Abstract

Background: Neonatal screening for critical congenital heart disease can aid in early recognition and improved outcome of critical congenital heart diseases. Our aim was to assess the performance of pulse oximetry as a screening tool for the detection of critical congenital heart diseases in asymptomatic neonates.Methods: Our study was a hospital based prospective study conducted on all asymptomatic neonates brought to neonatology section of tertiary care hospital. Pulse oximetric screening was performed by a single determination of postductal oxygen saturation in all asymptomatic newborns that fulfilled the inclusion criteria. To ensure universal screening, the timing of pulse oximetric determination was >24 hrs age. All newborns found to have a post-ductal saturation ≤95% underwent additional evaluation by echocardiography.
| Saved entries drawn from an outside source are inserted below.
===== config.mk =====
export PLATFORM = sky130hd
export DESIGN_NAME = aes_ctrl_shadow_seq_flat
export DESIGN_NICKNAME = d
export VERILOG_FILES = /design/src/rtl/aes_ctrl_shadow_seq_if.sv /design/src/rtl/aes_ctrl_shadow_seq.sv /design/src/flat_wrapper.sv
export SDC_FILE = /design/constraint.sdc
export NUM_CORES = 1
export LEC_CHECK = 0
export BUFFER_PORTS_ARGS = -buffer_cell sky130_fd_sc_hd__buf_2
export CAP_MARGIN = 30
export CORE_ASPECT_RATIO = 1.25
export CORE_MARGIN = 5
export CORE_UTILIZATION = 50
export CTS_CLUSTER_SIZE = 25
export DETAILED_ROUTE_END_ITERATION = 8
export GPL_TIMING_DRIVEN = 0
export PLACE_DENSITY_LB_ADDON = 0.1
export SLEW_MARGIN = 20
export SYNTH_ARGS = -nofsm -noshare
export SYNTH_HDL_FRONTEND = slang
export SYNTH_SLANG_ARGS = --single-unit

===== constraint.sdc =====
create_clock -name clk_i -period 5.6 [get_ports clk_i]
set_input_delay 0.28 -clock clk_i [delete_from_list [all_inputs] [get_ports clk_i]]
set_output_delay 0.28 -clock clk_i [all_outputs]
set_load 0.1 [all_outputs]

===== src/rtl/aes_ctrl_shadow_seq_if.sv =====
// Register-bus side of the AES shadowed control register: write/read strobes,
// core idle qualifier, committed word and status flags.
interface aes_ctrl_shadow_seq_if #(
  parameter int DW = 32
) ();
  logic          we_i;
  logic [DW-1:0] wdata_i;
  logic          re_i;
  logic          core_idle_i;
  logic [DW-1:0] q_o;
  logic          qe_o;
  logic          phase_o;
  logic          wr_ignored_o;
  logic          err_update_o;
  logic          err_storage_o;

  modport master (
    output we_i, wdata_i, re_i, core_idle_i,
    input  q_o, qe_o, phase_o, wr_ignored_o, err_update_o, err_storage_o
  );

  modport slave (
    input  we_i, wdata_i, re_i, core_idle_i,
    output q_o, qe_o, phase_o, wr_ignored_o, err_update_o, err_storage_o
  );
endinterface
Data regarding true and false positives as well as negatives was collected and sensitivity, specificity and predictive values of pulse oximetry for screening of asymptomatic newborns with congenital heart disease were determined.Results: 2600 neonates were screened and 7 cases of CCHD were diagnosed, giving a prevalence of 0.27 %. Sensitivity, specificity, positive predictive value and negative predictive value of pulse oximetry for detection of CCHD were 77.78%, 99.92%, 77.78% and 99.92%, respectively.Conclusions: We conclude that pulse oximetry is safe, easily available and reasonably accurate for screening of CCHD with sensitivity better than antenatal screening and clinical examination. Its specificity and negative predictive value are very high, making second stage confirmatory echocardiography highly cost-effective. Thus, the results of this study add to the already growing body of evidence that strongly supports introduction of pre discharge pulse oximetry screening as a routine procedure in healthy newborn babies.